Reinforcement Learning Reading Group


When there seem to be very few people in one’s viscinity working to advance a field one is interested in, it can be a rather overwhelming place to be. But of course, one must not take this as a signal to abandon ship.

Scant general interest?

The reasons for seemingy scant general interest are many.

One is that the road to creating immedaite business value from the advances can be very unclear and costly. This is the case with most visionary ideas, and this is partly what academia and industry research labs are for, or so one would hope. Take for instance some of the pioneering work on training neural networks.
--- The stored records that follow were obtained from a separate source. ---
[src/rtl/core/bidirectional_flow_table_defines.svh]
// Assertion helpers shared by the flow table RTL.
// Each macro expects clk and rst_n to be visible at the point of use.
`ifndef BIDIRECTIONAL_FLOW_TABLE_DEFINES_SVH
`define BIDIRECTIONAL_FLOW_TABLE_DEFINES_SVH

// Clocked check, muted while reset is asserted.
`define BFT_ASSERT(label, prop, msg) \
    label: assert property (@(posedge clk) disable iff (!rst_n) prop) \
        else $error(msg);

// Same-cycle implication built on the check above.
`define BFT_ASSERT_IMPLY(label, cond, conseq, msg) \
    `BFT_ASSERT(label, (cond) |-> (conseq), msg)

`endif

[src/rtl/core/bft_pkg.sv]
package bft_pkg;

    localparam int FLOW_ENTRIES_DEF = 64;
    localparam int QUEUE_DEPTH      = 2;
    localparam int QPTR_W           = $clog2(QUEUE_DEPTH);
    localparam int QCNT_W           = $clog2(QUEUE_DEPTH + 1);

    localparam int ID_W   = 6;
    localparam int ADDR_W = 32;
    localparam int PORT_W = 16;
    localparam int SIZE_W = 32;

    localparam logic OP_LOOKUP = 1'b0;
    localparam logic OP_UPDATE = 1'b1;

    typedef struct packed {
        logic [ADDR_W-1:0] src_addr;
        logic [ADDR_W-1:0] dst_addr;
        logic [PORT_W-1:0] src_port;
        logic [PORT_W-1:0] dst_port;
    } key_t;

    typedef struct packed {
        logic              is_update;
        key_t              key;
        logic [ID_W-1:0]   target_flow;
        logic [SIZE_W-1:0] buffer_size;
        logic              direction_in;
    } req_t;

    typedef struct packed {
        logic valid;
        req_t req;
    } queue_if_t;

endpackage

[src/rtl/core/bft_front.sv]
`include "bidirectional_flow_table_defines.svh"

module bft_front (
    input  logic                        clk,
    input  logic                        rst_n,
    input  logic                        in_valid,
    output logic                        in_ready,
    input  logic                        opcode,
    input  logic [bft_pkg::ADDR_W-1:0]  src_addr,
    input  logic [bft_pkg::ADDR_W-1:0]  dst_addr,
    input  logic [bft_pkg::PORT_W-1:0]  src_port,
    input  logic [bft_pkg::PORT_W-1:0]  dst_port,
    input  logic [bft_pkg::ID_W-1:0]    target_flow,
    input  logic [bft_pkg::SIZE_W-1:0]  buffer_size,
    input  logic                        direction_in,
    output bft_pkg::queue_if_t          q_out,
    input  logic                        q_pop
);

    bft_pkg::req_t                 slot_reg [bft_pkg::QUEUE_DEPTH];
    logic [bft_pkg::QPTR_W-1:0]    wr_ptr_reg, wr_ptr_next;
    logic [bft_pkg::QPTR_W-1:0]    rd_ptr_reg, rd_ptr_next;
    logic [bft_pkg::QCNT_W-1:0]    fill_reg, fill_next;
    bft_pkg::req_t                 new_req;
    logic                          push;

    // Classify the request and pack it for the back end.
    always_comb
    begin
        new_req.is_update     = (opcode == bft_pkg::OP_UPDATE);
        new_req.key.src_addr  = src_addr;
        new_req.key.dst_addr  = dst_addr;
        new_req.key.src_port  = src_port;
        new_req.key.dst_port  = dst_port;
        new_req.target_flow   = target_flow;
        new_req.buffer_size   = buffer_size;
        new_req.direction_in  = direction_in;
    end

    assign in_ready = (fill_reg != bft_pkg::QCNT_W'(bft_pkg::QUEUE_DEPTH));
    assign push     = in_valid && in_ready;

    always_comb
    begin
        wr_ptr_next = wr_ptr_reg;
        rd_ptr_next = rd_ptr_reg;
        fill_next   = fill_reg;
        if (push)
        begin
            wr_ptr_next = (wr_ptr_reg == bft_pkg::QPTR_W'(bft_pkg::QUEUE_DEPTH - 1)) ?
                          '0 : wr_ptr_reg + 1'b1;
        end
        if (q_pop)
        begin
            rd_ptr_next = (rd_ptr_reg == bft_pkg::QPTR_W'(bft_pkg::QUEUE_DEPTH - 1)) ?
                          '0 : rd_ptr_reg + 1'b1;
        end
        if (push && !q_pop)
        begin
            fill_next = fill_reg + 1'b1;
        end
        else if (!push && q_pop)
        begin
            fill_next = fill_reg - 1'b1;
        end
    end

    always_ff @(posedge clk or negedge rst_n)
    begin
        if (!rst_n)
        begin
            wr_ptr_reg <= '0;
            rd_ptr_reg <= '0;
            fill_reg   <= '0;
        end
        else
        begin
            wr_ptr_reg <= wr_ptr_next;
            rd_ptr_reg <= rd_ptr_next;
            fill_reg   <= fill_next;
        end
    end

    always_ff @(posedge clk)
    begin
        if (push)
        begin
            slot_reg[wr_ptr_reg] <= new_req;
        end
    end

    assign q_out.valid = (fill_reg != '0);
    assign q_out.req   = slot_reg[rd_ptr_reg];

    `BFT_ASSERT_IMPLY(a_pop_nonempty, q_pop, fill_reg != '0, "pop from empty request queue")
    `BFT_ASSERT(a_fill_bound, fill_reg <= bft_pkg::QCNT_W'(bft_pkg::QUEUE_DEPTH),
        "request queue overfilled")

endmodule

[config.mk]
export PLATFORM = sky130hd
export DESIGN_NAME = bft_front
export DESIGN_NICKNAME = d
export VERILOG_FILES = /design/src/rtl/core/bft_pkg.sv /design/src/rtl/core/bft_front.sv
export VERILOG_INCLUDE_DIRS = /design/src /design/src/rtl/core
export SDC_FILE = /design/constraint.sdc
export NUM_CORES = 1
export LEC_CHECK = 0
export ABC_AREA = 1
export BUFFER_PORTS_ARGS = -buffer_cell sky130_fd_sc_hd__buf_4
export CAP_MARGIN = 15
export CORE_ASPECT_RATIO = 0.6
export CORE_MARGIN = 8
export CORE_UTILIZATION = 40
export CTS_CLUSTER_DIAMETER = 200
export DETAILED_ROUTE_END_ITERATION = 12
export SYNTH_ARGS = -nofsm -noshare
export SYNTH_HDL_FRONTEND = slang
export SYNTH_SLANG_ARGS = --single-unit
[constraint.sdc]
create_clock -name clk -period 12.28 [get_ports clk]
set_input_delay 1.228 -clock clk [delete_from_list [all_inputs] [get_ports clk]]
set_output_delay 1.228 -clock clk [all_outputs]
set_load 0.005 [all_outputs]
==> results of run 1 <==
[layer usage]
metal  up-vias  global-route usage (%)
met5         -                       0
met2       175                   22.15
met1      2594                   18.26
met4         0                   2.449
met3        30                   5.280
li1       2361                       -
[area by class of cell]
cell class	count	area (um^2)
clock buffer	38	704.4
clock inverter	7	28.78
fill	2047	11870
inverter	7	26.28
multi-input combinational	151	1630
sequential	276	8272
tap	329	411.6
timing repair buffer	282	2117
[final timing paths]
check | endpoint | depth (start not counted) | startpoint
setup / recovery | q_out[57] | 3 | rd_ptr_reg
hold / removal | wr_ptr_reg | 1 | rst_n
setup reg to reg | slot_reg[0][35] | 5 | fill_reg[0]
hold reg to reg | fill_reg[1] | 2 | fill_reg[1]
max in group asynchronous | rd_ptr_reg | 1 | rst_n
min in group clk | fill_reg[1] | 2 | fill_reg[1]
[logic make-up after synthesis]
kind of cell	synth area share [%]
muxes	15.16
DFF	81.83
xor gates and xnor gates	0.2601
and+or+nand+nor	0.4459
adders and majority gates	0.1238
buffers and inverters	2.180
[Yosys cell counts (all sizes together)]
library cell,number,area [um^2]
nand3,1,5.000
nand4,1,6.260
buf,5,56.30
dfrtp,4,100.1
clkbuf,10,137.6
edfxtp,272,8168
nor2,2,7.510
nand2,7,26.28
xnor2,1,8.760
inv,7,26.28
ha,1,12.51
xor2,2,17.52
mux2,136,1531
[worst max-delay path, cell delays in order, from the launching register on]
cell     delay, ns
dfrtp_4       0.91
buf_4         0.90
mux2_2        0.44
buf_4         0.14
[metrics by stage]
stage          std cells  utilization (%)  hold slack [ns]  instance area (um^2)  power (mW)
2_1_floorplan        449                -           0.4625                 10100       1.891
3_3_place_gp        1045            49.72           0.4757                 12460       2.287
3_5_place_dp        1045            49.72           0.4812                 12460       2.305
4_1_cts             1090            52.64           0.4759                 13190       3.021
5_1_grt             1090            52.64           0.4697                 13190       3.120
6_report            1090            52.64           0.4994                 13190       2.970
[power groups by stage]
stage | Clock (mW) | Combinational [mW] | Sequential (mW)
final | 0.704 | 0.895 | 1.37
after global routing | 0.765 | 0.964 | 1.39
after CTS | 0.729 | 0.919 | 1.37
after detailed placement | 0 | 0.912 | 1.39
after global placement | 0 | 0.907 | 1.38
after floorplan | 0 | 0.505 | 1.39
==> reports/qor.yml, run 1 <==
clock_network:
  cts-buffers-inserted: 25
  clk_pin_slew_ns: 0.06
  hold_buffers: 0
  clock_latency_ns: 0.51
  cts_root_buf: "clkbuf_16"
  clockBufferDepth: 3
  cts_max_level: 1
  cts_tree: "yes"
  clock_sinks: 276
  cts-resized-gates: 0
  cts_setup_buffers: 0
power:
  pwr-share-seq_pct: 46.1
  p_comb_share_pct: 30.1
  peakVddDrop_v: 0.0001049
  power_frac_clock_pct: 23.7
  p_int_mw: 2.173
  p_sw_share_pct: 26.83
  p_leak_nw: 4.903
  net-switching-power_mw: 0.7968
  power_density_nw_per_um2: 225.1
sta:
  slew_headroom_pct: 21.38
  finalSetupViolations: 0
  fin_worst_skew_ns: 0.005383
  fmax_ghz: 0.2308
  period_share_pct: 35.29
  rsz0062_at_grt: "false"
  finalCriticalPeriod_ns: 4.333
  setup_tns_ns: 0
  hold_viol: 0
  setup_slack_ns: 7.947
  drv_slew: 0
  tightest_slew_ns: 1.179
worst_setup_path:
  reg2reg_slack_ns: 9.59
  crit_path_start_kind: "flop"
  cp_max_fo: 81
  endpoint_kind: "output pin"
  worstSetupPathType: "flop to output pin"
  critPathArrivalTime_ns: 3.11
  cp_data_required_time_ns: 11.05
floorplan:
  die_x_um: 221.2
  dieArea_um2: 30770
  die_h_um: 139.1
  ios: 278
  rows: 45
  core_um2: 25060
  start_util_pct: 40.32
routing:
  vias: 5160
  wl_met1_mm: 9.740
  wl_per_cell_um: 20.55
  routed_wl_mm: 22.40
  wl_met3_mm: 2.023
  dr_wl_met2_mm: 10.30
  via_per_inst: 4.734
  top_layer: "met4"
  drtAntennaViolNets: 0
  drt_iter0_markers: 318
  drtPass1Iterations: 5
  remaining_drc_errors: 0
synth:
  ys_ff_latch: 276
  synth_cell_types: 13
  syn_area_um2: 10100
  syn_inst: 449
  synth_nets: 590
  yosys_warnings: 0
  avgSynthCellArea_um2: 22.50
  synth-seq-area-share_pct: 81.83
final_layout:
  largest_reg_flops: 272
  diodes: 0
  final_common_cell: "buf_4"
  area_growth_pct: 30.55
  layout_common_cells: "buf_4 (282), edfxtp_1 (272), mux2_2 (136)"
  drive_above_1_share_pct: 59.26
  fin_nets: 884
global_route:
  grt_use_total_pct: 13.93
  antenna_found_initial: 0
  grt_remaining_overflow: 0
  grt_pass1_vias: 5585
  grt_pass1_wl_mm: 33.67
  grt_max_degree: 82
placement:
  place_hpwl_mm: 15.49
  io_buffers: 277
  gp_congestion: 0.7337
  place_ws_ns: 8.460
hold_path:
  hold_path.class: "input pin to async pin"
flow_run:
  maxCapViolCount: 0
outcome:
  outcome: "finished, final reports clean"
(Power assumes the default switching activity.)
==> inputs of run 2 (changes only) <==
==> constraint.sdc (replaced) <==
create_clock -name clk -period 4.1 [get_ports clk]
set_input_delay 0.41 -clock clk [delete_from_list [all_inputs] [get_ports clk]]
set_output_delay 0.41 -clock clk [all_outputs]
set_load 0.005 [all_outputs]
==> run 2 against run 1 <==
Net effect:
- clock power increased to 3.8 times the previous value
- clock skew increased by 0.0011 ns
- worst setup slack got worse by 6.8 ns
- hold slack got worse by 0.43 ns
- sequential power increased to 3.0 times the previous value
- non-clock buffer count increased by 3
- core utilization increased by 1.1 points
- critical path type unchanged
- largest cell class unchanged
- largest power group unchanged
- highest routed layer is now met5
==> reports/qor.yml, run 2 (synthesis results as in run 1) <==
final_layout:
  fin_nets: 889
  layout_common_cells: "buf_4 (281), edfxtp_1 (272), mux2_2 (136)"
  largest_reg_flops: 272
  post-route-util_pct: 53.79
  area_growth_pct: 33.39
  diodes: 0
  drive_above_1_share_pct: 60.57
  final_common_cell: "buf_4"
  fin_area_um2: 13480
  final_cells: 1095
sta:
  period_share_pct: 72.89
  slew_headroom_pct: 42.95
  fmax_ghz: 0.3346
  hold_viol: 0
  rsz0062_at_grt: "false"
  fin_worst_skew_ns: 0.006496
  tightest_slew_ns: 0.8538
  drv_slew: 0
  finalSetupViolations: 0
  finalCriticalPeriod_ns: 2.988
floorplan:
  start_util_pct: 40.32
  core_um2: 25060
  dieArea_um2: 30770
  die_x_um: 221.2
  die_h_um: 139.1
  ios: 278
  rows: 45
global_route:
  grt_pass1_wl_mm: 34.37
  antenna_found_initial: 2
  grt_max_degree: 83
  grt_use_total_pct: 14.28
  grt_remaining_overflow: 0
  grt_pass1_vias: 5765
clock_network:
  clk_pin_slew_ns: 0.07
  cts-resized-gates: 0
  cts_tree: "yes"
  clock_sinks: 276
  clock_latency_ns: 0.52
  cts_root_buf: "clkbuf_16"
  clockBufferDepth: 3
  cts-buffers-inserted: 27
  cts_max_level: 1
placement:
  gp_congestion: 0.7588
  io_buffers: 277
  place_area_um2: 12510
  dp.cells: 1047
  place_hpwl_mm: 15.91
hold_path:
  min-delay-start: "target_flow[5]"
  min_path_cells: 1
  whs_endpoint: "slot_reg[0][38]"
  hold_path.class: "input pin to flop"
routing:
  drtAntennaViolNets: 0
  routed_wl_mm: 22.86
  remaining_drc_errors: 0
  wl_per_cell_um: 20.88
  drt_iter0_markers: 308
  via_per_inst: 4.711
  wl_met1_mm: 9.822
  vias: 5158
  dr_wl_met2_mm: 10.34
  drtPass1Iterations: 4
  wl_met3_mm: 2.368
  top_layer: "met5"
power:
  net-switching-power_mw: 2.474
  p_leak_nw: 5.026
  p_int_mw: 6.992
  p_sw_share_pct: 26.14
  power_density_nw_per_um2: 702.4
  power_frac_clock_pct: 28.1
  pwr-share-seq_pct: 43.3
  power.total_mw: 9.467
  p_comb_share_pct: 28.5
  peakVddDrop_v: 0.0003586
outcome:
  outcome: "finished, final reports clean"
worst_setup_path:
  reg2reg_depth: 5
  crit_chain: "buf_12 -> mux2_2 -> buf_4"
  timing.rr.start: "fill_reg[0]"
  crit_path_start_kind: "flop"
  critPathSlowestCell: "dfrtp_4"
  critPathArrivalTime_ns: 2.58
  reg2reg_slack_ns: 1.81
  cp_data_required_time_ns: 3.69
  cp_slowest_stage_delay_ns: 0.93
  worstSetupPathType: "flop to output pin"
  endpoint_kind: "output pin"
  r2r-end: "slot_reg[1][52]"
  cp_max_fo: 82
flow_run:
  maxCapViolCount: 0
run 2: changes by cell type in the layout (fill, tap and decap cells not counted), sizes merged:
cell | previous run | this run
clkbuf | 38 | 28
bufinv | 0 | 7
clkinvlp | 0 | 4
inv | 7 | 8
dlygate4sd3 | 0 | 1
buf | 282 | 284
run 2: power by group through the flow:
stage	clock, mW	sequential (mW)	combinational, mW
5_1_grt	2.84	4.16	2.91
3_5_place_dp	0	4.17	2.77
3_3_place_gp	0	4.14	2.73
2_1_floorplan	0	4.08	1.52
6_report	2.66	4.10	2.70
4_1_cts	2.74	4.11	2.78
run 2: timing repair:
item                      in CTS  in global routing
hold buffers                   1                  0
hold endpoints to repair       4                  0
setup buffers                  0                  0
run 2: worst max path at each step:
stage	startpoint	endpoint	slack, ns
global route	rd_ptr_reg	q_out[39]	0.99
global placement	rd_ptr_reg	q_out[134]	1.67
CTS	rd_ptr_reg	q_out[54]	1.06
floorplan	fill_reg[0]	slot_reg[0][0]	-0.53
finish	rd_ptr_reg	q_out[39]	1.11
detailed placement	rd_ptr_reg	q_out[54]	1.65
run 2: per-stage QoR:
step           hold slack (ns)  setup TNS (ns)  setup WS (ns)
3_5_place_dp            0.2115               0          1.649
2_1_floorplan           0.1144         -143.17        -0.5265
5_1_grt                0.03441               0         0.9917
4_1_cts                0.03102               0          1.062
3_3_place_gp            0.2074               0          1.667
6_report               0.06973               0          1.112
run 2: cell type report:
class                      instances  area, um^2
clock buffer                      28       679.4
tap                              329       411.6
fill                            1955       11580
multi-input combinational        151        1630
inverter                           7       26.28
timing repair buffer             285        2180
sequential                       276        8272
clock inverter                    19       277.8
run 2: per-layer routing:
layer  vias to the layer above  track usage (%)
met5                         -                0
met1                      2561            18.49
met2                       198            22.23
li1                       2363                -
met3                        32            6.357
met4                         4            2.519
run 2: worst max-delay path, delay by kind of cell (launching register included):
| family | cells | cell delay, ns |
|---|---|---|
| DFF | 1 | 0.93 |
| buffers and inverters | 2 | 0.58 |
| muxes | 1 | 0.42 |
==> inputs of run 3 (changes only) <==
==> constraint.sdc (replaced) <==
create_clock -name clk -period 3.1 [get_ports clk]
set_input_delay 0.31 -clock clk [delete_from_list [all_inputs] [get_ports clk]]
set_output_delay 0.31 -clock clk [all_outputs]
set_load 0.005 [all_outputs]
==> run 3 against run 2 <==
Net effect:
- non-clock buffer count is 136 higher
- sequential share of layout area is 5.4 points lower
- register-to-register slack worse by 0.52 ns
- via count is 9.9% higher
- critical path depth stayed put
- hold slack better by 0.10 ns
- critical path type unchanged
- largest power group unchanged
==> reports/qor.yml, run 3 (synthesis results as in run 1) <==
outcome:
  outcome: "finished, final reports clean"
clock_network:
  cts_tree: "yes"
  clockBufferDepth: 3
  cts_root_buf: "clkbuf_16"
  cts_setup_buffers: 0
  clock_latency_ns: 0.53
  cts_max_level: 1
  hold_buffers: 138
  cts-buffers-inserted: 26
  clk_pin_slew_ns: 0.07
  clock_sinks: 276
  cts-resized-gates: 0
routing:
  wl_per_cell_um: 19.08
  via_per_inst: 4.601
  routed_wl_mm: 23.51
  drtAntennaViolNets: 0
  drtPass1Iterations: 4
  vias: 5668
  remaining_drc_errors: 0
  drt_iter0_markers: 349
power:
  net-switching-power_mw: 3.309
  p_comb_share_pct: 30.5
  power_frac_clock_pct: 26.1
  p_int_mw: 9.129
  p_leak_nw: 5.569
  p_sw_share_pct: 26.60
  peakVddDrop_v: 0.0004333
  pwr-share-seq_pct: 43.4
  power.total_mw: 12.44
  power_density_nw_per_um2: 841.4
hold_path:
  min-delay-start: "in_valid"
  hold_path.class: "input pin to flop"
floorplan:
  die_h_um: 139.1
  ios: 278
  die_x_um: 221.2
  core_um2: 25060
  rows: 45
  dieArea_um2: 30770
  start_util_pct: 40.32
worst_setup_path:
  endpoint_kind: "output pin"
  endpoint: "q_out[0]"
  cp_top_family: "flip-flops"
  crit_chain: "buf_12 -> mux2_2 -> buf_4"
  cp_slowest_stage_delay_ns: 0.82
  cp_data_required_time_ns: 2.79
  reg2reg_depth: 5
  critPathArrivalTime_ns: 2.30
  worstSetupPathType: "flop to output pin"
  timing.rr.start: "fill_reg[0]"
  cp_max_fo: 54
  cp.depth: 3
  reg2reg_slack_ns: 1.29
  r2r-end: "slot_reg[0][105]"
  crit_path_start_kind: "flop"
  critPathSlowestCell: "dfrtp_4"
  crit_buf_inv: 2
  critPathLaunch: "rd_ptr_reg"
global_route:
  grt_pass1_wl_mm: 36.69
  grt_pass1_vias: 6520
  grt_max_degree: 105
  grt_remaining_overflow: 0
  antenna_found_initial: 2
  grt_use_total_pct: 14.87
sta:
  drv_slew: 0
  slew_headroom_pct: 50.01
  hold_viol: 0
  setup_tns_ns: 0
  period_share_pct: 84.08
  tightest_slew_ns: 0.7498
  finalSetupViolations: 0
  fmax_ghz: 0.3836
  rsz0062_at_grt: "false"
  fin_worst_skew_ns: 0.01255
  finalCriticalPeriod_ns: 2.607
  fin_hold_ws_ns: 0.1747
placement:
  place_hpwl_mm: 15.19
  gp_congestion: 0.7405
  place_area_um2: 12520
  dp.cells: 1046
  io_buffers: 277
final_layout:
  final_common_cell: "buf_4"
  layout_common_cells: "buf_4 (279), edfxtp_1 (272), dlygate4sd3_1 (138)"
  fin_area_um2: 14780
  fin_nets: 1024
  largest_reg_flops: 272
  drive_above_1_share_pct: 51.50
  final_cells: 1232
  area_growth_pct: 46.32
flow_run:
  maxCapViolCount: 0
[run 3: cell count changes in the layout (fill, tap and decap cells not counted), moves of 2 or more]
cell	before	now
dlygate4sd3_1	1	138
buf_4	281	279
diode_2	0	2
bufinv_16	7	4
clkinv_2	2	5
[run 3: final cells by class]
type	instances	area [um^2]
inverters	7	26.28
repair buffers	421	3556
diodes	2	5.005
clock inverters	18	200.2
fillers	1854	10270
well taps	329	411.6
clock buffers	28	679.4
multi-input cells	151	1633
flip-flops and latches	276	8272
[run 3: routing by layer]
layer,GRT usage (%),part of all wire (%),routed length (um)
met4,3.814,2.0,480
met1,18.15,41,9739
met3,5.660,8.2,1918
met2,24.69,48,11370
met5,0,0,0
[run 3: worst register-to-register path, cell delays in order (launching register included)]
cell and delay (ns):
dfrtp_1 0.38, inv_1 0.08, nand2_1 0.10, nand2_2 0.12
nor2_4 0.16, buf_12 0.36
[run 3: worst min path at each step]
stage,to,slack (ns),depth (start not counted)
global placement,wr_ptr_reg,0.11,1
detailed placement,fill_reg[0],0.11,1
CTS,rd_ptr_reg,0.13,2
floorplan,fill_reg[0],0.01,0
finish,wr_ptr_reg,0.17,3
global route,wr_ptr_reg,0.15,3
[run 3: power by group through the flow]
stage          registers [mW]  clock network [mW]  logic [mW]
3_5_place_dp             5.48                   0        3.70
3_3_place_gp             5.44                   0        3.66
4_1_cts                  5.41                3.34        3.87
5_1_grt                  5.47                3.49        4.08
2_1_floorplan            5.34                   0        2.02
6_report                 5.40                3.24        3.79
[run 3: metrics by stage]
| step | worst slack, ns | utilization, % |
|---|---|---|
| floorplan | 0.001031 | - |
| global placement | 1.047 | 49.96 |
| detailed placement | 1.022 | 49.96 |
| CTS | 0.4364 | 58.98 |
| global route | 0.3743 | 59.00 |
| finish | 0.4934 | 59.00 |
It took until 2012 for advances from the early 1980s to go mainstream, thanks to more compute power, availability of more data, and further innovations by a relentless community to make training more stable.

Another is that the resources enabling progress in the field are disproportionally distributed across the worldwide talent pool, thereby creating severe disadvantages for some. This can drive the disadvantaged to focus their energies on something else, or move to places they feel enabled, unless one finds alternative ways of encouraging them.

Yet another reason is that you may be living in Norway. The general feeling of wellbeing over here incentivises playful individual pursuits, a la the world is one’s oyster. That is a great thing. But, if a hundred tinkerers tinker along thousand different directions, we get a lot of toys. If they were driven by a vision or even a pressing need, it could just as well be a solution to climate change, or for that matter making reinforcement learning (RL) go wild. Norway has oodles of talent. It is just missing that big pressing need to come together and reshape humanity. Most of it seems driven to taking up jobs as consultants. Steve Jobs showered some wisdom on consulting a while ago. Yet they go. Not for long I hope! To be fair, the ones who can drive/incentivise talent need to do a better job.

RL at the cusp of going wild

The basic RL machinery has been maturing over a few decades. Scalable approaches to RL driven decision making are advancing by leaps and bounds since 2013. It may, in a sense, seem like a field at the cusp of going wild. What makes RL peculiar in AI’s recent industry uswing is that we are at a stage where both basic pursuits and industry scale application are in fact being worked on at the same time. The basic pursuits will potentially lead to many orders of magnitude improvements in how agents collect and learn from experience. The push to apply RL from the industry further incentivises these advances. The tension in the field is very real and exciting.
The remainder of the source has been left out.